Commodities analysts will happily quantify that for you. For example, Goldman wrote that the recent pullback in crude prices “far overshot the actual fundamental risks” associated with a new COVID wave and reserve releases.
“Our pricing model shows that the $8/bbl price decline since late October is equivalent to the market pricing in 4 mb/d combined hit to demand or increase in supply over the next three months,” the bank’s Damien Courvalin said, adding that,
This would be equivalent to a 100 mb government stock release as well as a 1.75 mb/d hit to demand due to the current COVID resurgence. To put in context, this would be double the size of the strategic stock release considered according to Reuters (which, if implemented in swaps, would be even smaller), as well as a global COVID impact that would be c.1.5 times that of last winter, when vaccination rates were extremely low (and with the current stock of DM hospitalizations at a third of its level this time last year).
For something (oil) that’s ostensibly driven by relatively straightforward supply/demand dynamics, forecasting crude prices isn’t usually very straightforward. Even if you master the fundamental drivers and understand the impact of hedging, speculation and the potential for certain investor types (i.e., CTAs) to exaggerate directional moves, you also have to take account of geopolitics.

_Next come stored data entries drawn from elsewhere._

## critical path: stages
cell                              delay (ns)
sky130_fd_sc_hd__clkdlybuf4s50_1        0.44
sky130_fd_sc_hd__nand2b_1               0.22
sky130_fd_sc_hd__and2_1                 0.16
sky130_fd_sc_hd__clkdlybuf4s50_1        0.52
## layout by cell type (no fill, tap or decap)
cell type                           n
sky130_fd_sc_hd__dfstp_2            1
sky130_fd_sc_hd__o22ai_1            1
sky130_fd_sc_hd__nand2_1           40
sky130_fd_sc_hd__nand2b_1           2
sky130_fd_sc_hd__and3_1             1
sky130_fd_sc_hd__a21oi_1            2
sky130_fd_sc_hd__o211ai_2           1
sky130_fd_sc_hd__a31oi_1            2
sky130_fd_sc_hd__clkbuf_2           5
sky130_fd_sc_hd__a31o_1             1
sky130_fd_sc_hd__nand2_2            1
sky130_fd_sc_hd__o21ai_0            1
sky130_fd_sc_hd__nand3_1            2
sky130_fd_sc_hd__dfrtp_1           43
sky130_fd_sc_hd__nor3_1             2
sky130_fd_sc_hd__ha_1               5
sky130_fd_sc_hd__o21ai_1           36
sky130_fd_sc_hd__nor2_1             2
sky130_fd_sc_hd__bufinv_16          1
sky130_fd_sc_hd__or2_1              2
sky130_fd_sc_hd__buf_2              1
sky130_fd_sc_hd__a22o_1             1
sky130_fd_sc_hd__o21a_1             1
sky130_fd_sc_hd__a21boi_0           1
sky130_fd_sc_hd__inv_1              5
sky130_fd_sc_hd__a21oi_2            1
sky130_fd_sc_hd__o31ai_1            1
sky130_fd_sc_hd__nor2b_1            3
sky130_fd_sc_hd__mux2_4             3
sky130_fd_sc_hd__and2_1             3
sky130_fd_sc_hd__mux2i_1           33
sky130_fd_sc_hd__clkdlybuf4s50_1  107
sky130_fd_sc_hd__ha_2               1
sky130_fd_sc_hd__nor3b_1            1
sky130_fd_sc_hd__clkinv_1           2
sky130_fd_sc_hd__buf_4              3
[config.mk]
export PLATFORM = sky130hd
export DESIGN_NAME = multi_cycle_ctrl
export DESIGN_NICKNAME = d
export VERILOG_FILES = /design/src/rtl/multi_cycle_ctrl_pkg.sv /design/src/rtl/multi_cycle_ctrl_alu_dec.sv /design/src/rtl/multi_cycle_ctrl.sv
export SDC_FILE = /design/constraint.sdc
export NUM_CORES = 1
export LEC_CHECK = 0
export CORE_MARGIN = 2
export CORE_UTILIZATION = 43
export CTS_CLUSTER_DIAMETER = 30
export DETAILED_ROUTE_END_ITERATION = 8
export GPL_TIMING_DRIVEN = 0
export PLACE_DENSITY = 0.8
export SKIP_CTS_REPAIR_TIMING = 1
export SLEW_MARGIN = 20
export SYNTH_ARGS = -nofsm -noshare
export SYNTH_HDL_FRONTEND = slang
export SYNTH_SLANG_ARGS = --single-unit
[constraint.sdc]
create_clock -name clk -period 2.4 [get_ports clk]
set_input_delay 0.24 -clock clk [delete_from_list [all_inputs] [get_ports clk]]
set_output_delay 0.24 -clock clk [all_outputs]
set_load 0.05 [all_outputs]
[src/rtl/multi_cycle_ctrl_pkg.sv]
// Shared encodings for the multi-cycle MIPS control path: ALU ops, FSM states,
// opcode/funct values and datapath select codes.
package multi_cycle_ctrl_pkg;

  typedef enum logic [3:0] {
    ALU_ADD  = 4'd0,
    ALU_ADDU = 4'd1,
    ALU_SUBU = 4'd2,
    ALU_AND  = 4'd3,
    ALU_OR   = 4'd4,
    ALU_SLT  = 4'd5,
    ALU_LUI  = 4'd6,
    ALU_BEQ  = 4'd7,
    ALU_SRAV = 4'd8,
    ALU_SLTU = 4'd9
  } alu_op_t;

  typedef enum logic [3:0] {
    S_FETCH  = 4'd0,
    S_DECODE = 4'd1,
    S_RTEXE  = 4'd2,
    S_RTWB   = 4'd3,
    S_ITEXE  = 4'd4,
    S_ITWB   = 4'd5,
    S_MEMADR = 4'd6,
    S_MEMRD  = 4'd7,
    S_MEMWB  = 4'd8,
    S_MEMWR  = 4'd9,
    S_BEQ    = 4'd10,
    S_JMP    = 4'd11
  } state_t;

  typedef enum logic [2:0] {
    IC_ILLEGAL = 3'd0,
    IC_RTYPE   = 3'd1,
    IC_ITYPE   = 3'd2,
    IC_MEM     = 3'd3,
    IC_BEQ     = 3'd4,
    IC_JMP     = 3'd5
  } instr_class_t;

  localparam logic [5:0] OP_RTYPE = 6'h00;
  localparam logic [5:0] OP_J     = 6'h02;
  localparam logic [5:0] OP_BEQ   = 6'h04;
  localparam logic [5:0] OP_ADDIU = 6'h09;
  localparam logic [5:0] OP_ORI   = 6'h0D;
  localparam logic [5:0] OP_LUI   = 6'h0F;
  localparam logic [5:0] OP_LW    = 6'h23;
  localparam logic [5:0] OP_SW    = 6'h2B;

  localparam logic [5:0] FN_SRAV = 6'h07;
  localparam logic [5:0] FN_ADD  = 6'h20;
  localparam logic [5:0] FN_ADDU = 6'h21;
  localparam logic [5:0] FN_SUBU = 6'h23;
  localparam logic [5:0] FN_AND  = 6'h24;
  localparam logic [5:0] FN_OR   = 6'h25;
  localparam logic [5:0] FN_SLT  = 6'h2A;
  localparam logic [5:0] FN_SLTU = 6'h2B;

  localparam logic [1:0] SRCB_B    = 2'b00;
  localparam logic [1:0] SRCB_FOUR = 2'b01;
  localparam logic [1:0] SRCB_SEXT = 2'b10;
  localparam logic [1:0] SRCB_ZEXT = 2'b11;

  localparam logic [1:0] PCSRC_ALU    = 2'b00;
  localparam logic [1:0] PCSRC_ALUOUT = 2'b01;
  localparam logic [1:0] PCSRC_JUMP   = 2'b10;

endpackage
<file path="config.mk">
export PLATFORM = sky130hd
export DESIGN_NAME = addsub32_seq
export DESIGN_NICKNAME = d
export VERILOG_FILES = /design/src/rtl/addsub32_seq_pkg.sv /design/src/rtl/addsub32_seq_addc_chunk.sv /design/src/rtl/addsub32_seq.sv
export SDC_FILE = /design/constraint.sdc
export NUM_CORES = 1
export LEC_CHECK = 0
export ABC_AREA = 1
export CAP_MARGIN = 0
export CORE_ASPECT_RATIO = 1.1
export CORE_MARGIN = 10
export CORE_UTILIZATION = 40
export DETAILED_ROUTE_END_ITERATION = 6
export GPL_TIMING_DRIVEN = 0
export PLACE_DENSITY = 0.69
export SLEW_MARGIN = 20
export SYNTH_ARGS = -nofsm -noshare
export SYNTH_HDL_FRONTEND = slang
export SYNTH_HIERARCHICAL = 1
export SYNTH_SLANG_ARGS = --single-unit
export TNS_END_PERCENT = 100
</file>
<file path="constraint.sdc">
create_clock -name clk -period 9.3 [get_ports clk]
set_clock_uncertainty 0.1 [all_clocks]
set_input_delay 2.325 -clock clk [delete_from_list [all_inputs] [get_ports clk]]
set_output_delay 2.325 -clock clk [all_outputs]
set_load 0.05 [all_outputs]
</file>
<file path="src/rtl/addsub32_seq_pkg.sv">
// Shared definitions for the chunked add/subtract path: state encodings,
// default widths and the flag bit layout reused by the ALU result mux.
package addsub32_seq_pkg;

  localparam int WIDTH_DEF = 32;
  localparam int CHUNK_DEF = 8;

  // state | meaning
  // IDLE  | ready for operands, last result held on the outputs
  // CALC  | one CHUNK-wide slice added per clock, carry rippled through a register
  // DONE  | result valid, waiting for the consumer
  localparam logic [1:0] ST_IDLE = 2'd0;
  localparam logic [1:0] ST_CALC = 2'd1;
  localparam logic [1:0] ST_DONE = 2'd2;

  // Flag vector layout {C,V,Z,N}
  localparam int FLAG_C = 3;
  localparam int FLAG_V = 2;
  localparam int FLAG_Z = 1;
  localparam int FLAG_N = 0;

  function automatic logic [3:0] pack_flags(input logic c, input logic v,
                                            input logic z, input logic n);
    logic [3:0] f;
    f         = '0;
    f[FLAG_C] = c;
    f[FLAG_V] = v;
    f[FLAG_Z] = z;
    f[FLAG_N] = n;
    return f;
  endfunction

endpackage

</file>
<file path="src/rtl/addsub32_seq_addc_chunk.sv">
// Combinational W-bit adder slice with carry in and carry out. The top
// instantiates one of these and reuses it for every chunk of the operands.
module addc_chunk #(
  parameter int W = 8
) (
  input  logic [W-1:0] a_i,
  input  logic [W-1:0] b_i,
  input  logic         ci_i,
  output logic [W-1:0] s_o,
  output logic         co_o
);

  logic [W:0] total;

  // Widen by one bit so the carry out falls out of the addition.
  always_comb begin
    total = {1'b0, a_i} + {1'b0, b_i} + {{W{1'b0}}, ci_i};
  end

  assign s_o  = total[W-1:0];
  assign co_o = total[W];

endmodule

</file>
<file path="src/rtl/addsub32_seq.sv">
// Multi-cycle adder for the ALU add/subtract path. Operands are latched on
// acceptance, then added one CHUNK-wide slice per clock through a single
// shared adder slice; the sum and C/V/Z/N flags are registered on the last
// slice and presented with a valid/ready handshake.
module addsub32_seq
  import addsub32_seq_pkg::*;
#(
  parameter int WIDTH = WIDTH_DEF,
  parameter int CHUNK = CHUNK_DEF
) (
  input  logic             clk,
  input  logic             rst,
  input  logic             in_valid,
  output logic             in_ready,
  input  logic [WIDTH-1:0] a,
  input  logic [WIDTH-1:0] b_x,
  input  logic             cin,
  output logic             out_valid,
  input  logic             out_ready,
  output logic [WIDTH-1:0] sum,
  output logic             c_flag,
  output logic             v_flag,
  output logic             z_flag,
  output logic             n_flag
);

  localparam int NCHUNK = WIDTH / CHUNK;
  localparam int IDXW   = (NCHUNK > 1) ? $clog2(NCHUNK) : 1;
  localparam logic [IDXW-1:0] IDX_LAST = IDXW'(NCHUNK - 1);

  logic [1:0]       state_q, state_d;
  logic [WIDTH-1:0] a_q, a_d;
  logic [WIDTH-1:0] b_q, b_d;
  logic             carry_q, carry_d;
  logic [IDXW-1:0]  idx_q, idx_d;
  logic [WIDTH-1:0] psum_q, psum_d;
  logic [WIDTH-1:0] sum_q, sum_d;
  logic [3:0]       flags_q, flags_d;

  logic [CHUNK-1:0] chunk_a, chunk_b, chunk_s;
  logic             chunk_co;

  // Select the slice of the latched operands addressed by the chunk index.
  always_comb begin
    chunk_a = a_q[idx_q*CHUNK +: CHUNK];
    chunk_b = b_q[idx_q*CHUNK +: CHUNK];
  end

  addc_chunk #(.W(CHUNK)) u_addc_chunk (
    .a_i  (chunk_a),
    .b_i  (chunk_b),
    .ci_i (carry_q),
    .s_o  (chunk_s),
    .co_o (chunk_co)
  );

  // Next-state logic: accept in IDLE, ripple one chunk per CALC cycle,
  // publish sum and flags on the last chunk, release on out_ready.
  always_comb begin
    state_d = state_q;
    a_d     = a_q;
    b_d     = b_q;
    carry_d = carry_q;
    idx_d   = idx_q;
    psum_d  = psum_q;
    sum_d   = sum_q;
    flags_d = flags_q;
    case (state_q)
      ST_IDLE: begin
        if (in_valid) begin
          a_d     = a;
          b_d     = b_x;
          carry_d = cin;
          idx_d   = '0;
          psum_d  = '0;
          state_d = ST_CALC;
        end
      end
      ST_CALC: begin
        psum_d[idx_q*CHUNK +: CHUNK] = chunk_s;
        carry_d = chunk_co;
        idx_d   = idx_q + 1'b1;
        if (idx_q == IDX_LAST) begin
          // psum_d now holds the completed sum including this last slice.
          idx_d   = '0;
          sum_d   = psum_d;
          flags_d = pack_flags(chunk_co,
                               (a_q[WIDTH-1] == b_q[WIDTH-1]) &&
                               (psum_d[WIDTH-1] != a_q[WIDTH-1]),
                               (psum_d == '0),
                               psum_d[WIDTH-1]);
          state_d = ST_DONE;
        end
      end
      ST_DONE: begin
        if (out_ready) begin
          state_d = ST_IDLE;
        end
      end
      default: begin
        state_d = ST_IDLE;
      end
    endcase
  end

  // State and datapath registers; synchronous reset discards any operation.
  always_ff @(posedge clk) begin
    if (rst) begin
      state_q <= ST_IDLE;
      a_q     <= '0;
      b_q     <= '0;
      carry_q <= 1'b0;
      idx_q   <= '0;
      psum_q  <= '0;
      sum_q   <= '0;
      flags_q <= '0;
    end else begin
      state_q <= state_d;
      a_q     <= a_d;
      b_q     <= b_d;
      carry_q <= carry_d;
      idx_q   <= idx_d;
      psum_q  <= psum_d;
      sum_q   <= sum_d;
      flags_q <= flags_d;
    end
  end

  assign in_ready  = (state_q == ST_IDLE);
  assign out_valid = (state_q == ST_DONE);
  assign sum       = sum_q;
  assign c_flag    = flags_q[FLAG_C];
  assign v_flag    = flags_q[FLAG_V];
  assign z_flag    = flags_q[FLAG_Z];
  assign n_flag    = flags_q[FLAG_N];

endmodule

</file>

In any event, JPMorgan’s Marko Kolanovic (who’s weighed in several times this year on the world’s burgeoning energy crisis), suggested Monday that oil actually isn’t expensive at all based on its historical relationship with other assets.

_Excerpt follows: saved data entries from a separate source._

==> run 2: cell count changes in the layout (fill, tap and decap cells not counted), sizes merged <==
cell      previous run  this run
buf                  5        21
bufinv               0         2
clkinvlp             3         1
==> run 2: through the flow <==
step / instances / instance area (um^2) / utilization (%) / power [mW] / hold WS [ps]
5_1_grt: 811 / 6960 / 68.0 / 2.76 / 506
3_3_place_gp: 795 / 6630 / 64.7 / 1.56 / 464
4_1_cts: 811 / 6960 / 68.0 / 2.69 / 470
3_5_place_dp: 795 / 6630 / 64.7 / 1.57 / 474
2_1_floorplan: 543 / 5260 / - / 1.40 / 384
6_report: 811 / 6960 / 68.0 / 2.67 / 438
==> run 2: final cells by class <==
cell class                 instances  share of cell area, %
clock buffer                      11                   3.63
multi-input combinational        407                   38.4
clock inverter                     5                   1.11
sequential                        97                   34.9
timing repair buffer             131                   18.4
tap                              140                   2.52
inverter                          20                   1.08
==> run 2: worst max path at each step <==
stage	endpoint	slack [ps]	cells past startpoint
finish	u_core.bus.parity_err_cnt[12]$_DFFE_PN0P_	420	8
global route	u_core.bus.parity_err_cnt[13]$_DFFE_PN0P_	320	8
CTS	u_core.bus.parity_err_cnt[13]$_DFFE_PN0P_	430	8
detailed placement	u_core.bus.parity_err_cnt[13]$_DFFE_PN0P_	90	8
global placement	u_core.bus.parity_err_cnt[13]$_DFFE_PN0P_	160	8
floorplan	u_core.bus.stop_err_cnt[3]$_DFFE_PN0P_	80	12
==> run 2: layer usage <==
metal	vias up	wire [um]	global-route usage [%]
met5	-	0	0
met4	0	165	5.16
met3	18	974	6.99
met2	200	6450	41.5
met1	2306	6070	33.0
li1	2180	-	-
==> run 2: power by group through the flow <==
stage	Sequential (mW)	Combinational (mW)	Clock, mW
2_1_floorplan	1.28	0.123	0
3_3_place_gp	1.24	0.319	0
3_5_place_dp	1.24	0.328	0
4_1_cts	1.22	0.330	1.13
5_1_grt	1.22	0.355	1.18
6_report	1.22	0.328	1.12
## src/rtl/fft_result_fifo_if.sv

```systemverilog
// FFT result FIFO with a memory-mapped slave register interface.
// Optional fill-level interrupt is built when FFT_FIFO_IRQ_EN is defined.
module fft_result_fifo_if #(
  parameter int DATA_SIZE = 28,
  parameter int DEPTH     = 16,
  parameter int IRQ_LEVEL = 8
) (
  input  logic                 clk,
  input  logic                 reset,
  input  logic                 chipselect,
  input  logic [1:0]           address,
  input  logic                 read,
  input  logic                 write,
  input  logic [31:0]          write_data,
  output logic [31:0]          read_data,
  input  logic                 source_valid,
  input  logic [DATA_SIZE-1:0] source_data,
  input  logic                 source_eop,
  output logic                 source_ready,
  output logic                 irq
);

  localparam int AW = $clog2(DEPTH);
  localparam logic [AW:0] FULL_COUNT = (AW+1)'(DEPTH);

  typedef enum logic [1:0] {
    ADDR_DATA    = 2'd0,
    ADDR_STATUS  = 2'd1,
    ADDR_CONTROL = 2'd2,
    ADDR_FRAMES  = 2'd3
  } reg_addr_t;

  logic [DATA_SIZE:0] mem [DEPTH];
  logic [DATA_SIZE:0] head;
  logic [AW-1:0]      wr_ptr, rd_ptr;
  logic [AW:0]        count, count_next;
  logic               overflow, irq_enable;
  logic [15:0]        frame_cnt;
  logic [31:0]        rd_word;

  logic full, empty, bus_rd, bus_wr, ctrl_wr;
  logic push, pop, flush, ovf_set, ovf_clear, frames_clear;

  assign full         = (count == FULL_COUNT);
  assign empty        = (count == '0);
  assign source_ready = !full;

  assign bus_rd       = chipselect && read;
  assign bus_wr       = chipselect && write;
  assign ctrl_wr      = bus_wr && (reg_addr_t'(address) == ADDR_CONTROL);
  assign push         = source_valid && !full;
  assign pop          = bus_rd && (reg_addr_t'(address) == ADDR_DATA) && !empty;
  assign flush        = ctrl_wr && write_data[1];
  assign ovf_set      = source_valid && full;
  assign ovf_clear    = ctrl_wr && write_data[0];
  assign frames_clear = bus_wr && (reg_addr_t'(address) == ADDR_FRAMES);
  assign head         = mem[rd_ptr];

  always_comb begin
    // NOTE: default assigned first so no path through this block infers a latch.
    count_next = count;
    if (flush) begin
      count_next = '0;
    end else begin
      case ({push, pop})
        2'b10:   count_next = count + 1'b1;
        2'b01:   count_next = count - 1'b1;
        default: count_next = count;
      endcase
    end
  end

  always_comb begin
    rd_word = '0;
    case (reg_addr_t'(address))
      ADDR_DATA: begin
        if (!empty) begin
          rd_word[DATA_SIZE-1:0] = head[DATA_SIZE-1:0];
          rd_word[30]            = head[DATA_SIZE];
          rd_word[31]            = 1'b1;
        end
      end
      ADDR_STATUS: begin
        rd_word[AW:0] = count;
        rd_word[16]   = empty;
        rd_word[17]   = full;
        rd_word[18]   = overflow;
        rd_word[19]   = irq_enable;
      end
      ADDR_CONTROL: rd_word[2]    = irq_enable;
      ADDR_FRAMES:  rd_word[15:0] = frame_cnt;
      default:      rd_word       = '0;
    endcase
  end

  // NOTE: storage array has no reset; validity is tracked by count/pointers alone.
  always_ff @(posedge clk) begin
    if (push && !flush) begin
      mem[wr_ptr] <= {source_eop, source_data};
    end
  end

  // NOTE: non-blocking assignments keep every register sampling pre-edge values.
  always_ff @(posedge clk) begin
    if (reset) begin
      wr_ptr     <= '0;
      rd_ptr     <= '0;
      count      <= '0;
      overflow   <= 1'b0;
      frame_cnt  <= '0;
      irq_enable <= 1'b0;
      read_data  <= '0;
    end else begin
      count <= count_next;
      if (flush) begin
        wr_ptr <= '0;
        rd_ptr <= '0;
      end else begin
        if (push) wr_ptr <= wr_ptr + 1'b1;
        if (pop)  rd_ptr <= rd_ptr + 1'b1;
      end
      // A new overflow in the same cycle as a clear must not be lost.
      overflow <= ovf_set || (overflow && !ovf_clear);
      if (frames_clear) begin
        frame_cnt <= '0;
      end else if (push && source_eop) begin
        frame_cnt <= frame_cnt + 16'd1;
      end
      if (ctrl_wr) irq_enable <= write_data[2];
      if (bus_rd)  read_data  <= rd_word;
    end
  end

`ifdef FFT_FIFO_IRQ_EN
  localparam logic [AW:0] IRQ_THRESH = (AW+1)'(IRQ_LEVEL);
  logic irq_enable_next;

  assign irq_enable_next = ctrl_wr ? write_data[2] : irq_enable;

  always_ff @(posedge clk) begin
    if (reset) begin
      irq <= 1'b0;
    end else begin
      irq <= irq_enable_next && (count_next >= IRQ_THRESH);
    end
  end
`else
  logic [31:0] unused_irq_level;
  assign unused_irq_level = IRQ_LEVEL;
  assign irq              = 1'b0;
`endif

  logic unused_write_bits;
  assign unused_write_bits = ^write_data[31:3];

endmodule

```

## config.mk

```make
export PLATFORM = sky130hd
export DESIGN_NAME = fft_result_fifo_if
export DESIGN_NICKNAME = d
export VERILOG_FILES = /design/src/rtl/fft_result_fifo_if.sv
export SDC_FILE = /design/constraint.sdc
export NUM_CORES = 1
export LEC_CHECK = 0
export ABC_AREA = 0
export ABC_CLOCK_PERIOD_IN_PS = 4200
export CAP_MARGIN = 20
export CORE_MARGIN = 8
export CORE_UTILIZATION = 54
export DETAILED_ROUTE_END_ITERATION = 10
export PLACE_DENSITY = 0.84
export SKIP_LAST_GASP = 1
export SLEW_MARGIN = 20
export SYNTH_ARGS = -nofsm -noshare
export SYNTH_HDL_FRONTEND = slang
export SYNTH_SLANG_ARGS = --single-unit
export TNS_END_PERCENT = 1
```

## constraint.sdc

```tcl
create_clock -name clk -period 4.2 [get_ports clk]
set_input_delay 0.42 -clock clk [delete_from_list [all_inputs] [get_ports clk]]
set_output_delay 0.42 -clock clk [all_outputs]
set_load 0.01 [all_outputs]
```

==> results.cfg <==
[run_status]
status = complete, no violations

[clock_network]
htree_levels = 2
ctsHoldBuffers = 0
cts-root-buf = clkbuf_16
cts_setup_buffers = 0
clock_path_buffers = 3
clkLatencyLatePin_ps = 580
tritoncts = done
numCtsBuffers = 51
cts_sinks = 529
cts_resized = 0
clk_pin_slew_worst_paths_ps = 60

[power]
total_leakage_power_nw = 7.52
irDropWorstVdd_mv = 0.328
power_density_nw_per_um2 = 452

[sta]
setup_viol = 0
rsz0062_at_grt = false
clock_skew_ps = 15.4
max_slew_margin_pct = 32.5
period_share_pct = 74.7
period_minus_slack_ps = 3140
worstMarginPinSlew_ps = 1010
slew_viol_final = 0
hold_violations = 0
max_freq_ghz = 0.319

[grt]
grt.overflow.total = 0
grt.total_usage_pct = 20.7
top_usage_layer = met2
grt_pass1_wl_mm = 68.6
grt_use_met3_pct = 3.96
grt_start_max_net_pins = 61
antenna_found_initial = 2
met1_usage_pct = 26.6
use_met2_pct = 34.6
grt_pass1_vias = 10889

[place]
dp_hpwl_mm = 26.9
place.gp.congestion = 0.839
place_area_um2 = 22100
place_inst = 1604
port-buffer-count = 70

[logic_synthesis]
ys_seq_elements = 529
avgSynthCellArea_um2 = 19.8
synth_area_um2 = 20600
ys_warn_count = 0
synth_area_leader_cell = edfxtp_1
synth_cells = 1039
synth_async_sr_flop_share_pct = 0
ys_types = 55
synth_edf_count = 464
seq_area_frac_synth_pct = 73.9
yosys.area.top_type_share_pct = 67.6
synth.area.top_cells = edfxtp_1, mux4_2, dfxtp_1, mux2i_1, ha_1
synth_flop_cell = edfxtp_1

[critical_path]
max_stage_delay_ps = 650
critical_path_class = register to register
path_cells = nor4_2 -> a21oi_1 -> buf_4 -> inv_1 -> ha_1 -> xor2_1 -> ha_1 -> nand3b_1 -> o31ai_1 -> a221o_1 -> or3_1 -> nand3b_1
endpoint_kind = register
crit_family = simple AND/OR/NAND/NOR gates
cp-start-kind = register
arrival_ps = 3660
crit_buf_inv = 2
critPathSlowestCell = nor4_2
cp.required_ps = 4730
critPathMaxFanout = 13

[floorplan]
rows = 71
die_w_um = 211
die-height_um = 211
io_pins = 103
core_um2 = 37700
start_util_pct = 54.7
die-area_um2 = 44700

[routing]
num_vias = 10555
antenna_left = 0
drc = 0
drt_wl_total_mm = 46.1
dr.pass1.iters = 6
drt_iter0_drc = 1291
routedWlPerCell_um = 27.1
viasPerCell = 6.22

[layout]
fin_nets = 1229
post-route-util_pct = 63.1
fill_cells = 2489
final_common_cell = edfxtp_1
drive_gt1_share_pct = 23.2
area_growth_pct = 15.3
layout_common_cells = edfxtp_1, mux4_2, clkdlybuf4s50_1, dfxtp_1, clkbuf_16
final_cells = 1698
final_area_um2 = 23800

[min_path]
min_path_type = register to register

[job]
drv_cap = 0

“Oil prices are driven by demand from reopening and growing economies, supply issues due to underinvestment in energy infrastructure and capital flows, increased monetary base and broad inflation,” he wrote. Comparing current oil prices to assets “impacted by similar macro forces” suggests oil may be cheap (figure below).
Specifically, oil sits in just the 12th%ile relative to global equities, the 7th%ile relative to US stocks, the 10th%ile relative to copper, the 20th relative to gold, the 40th relative to bonds, and the 8th relative to central banks’ balance sheets.
If crude prices were to return to the median historical level relative to global stocks, bonds and commodities, “oil would need to be trading at ~$115/bbl,” Kolanovic said.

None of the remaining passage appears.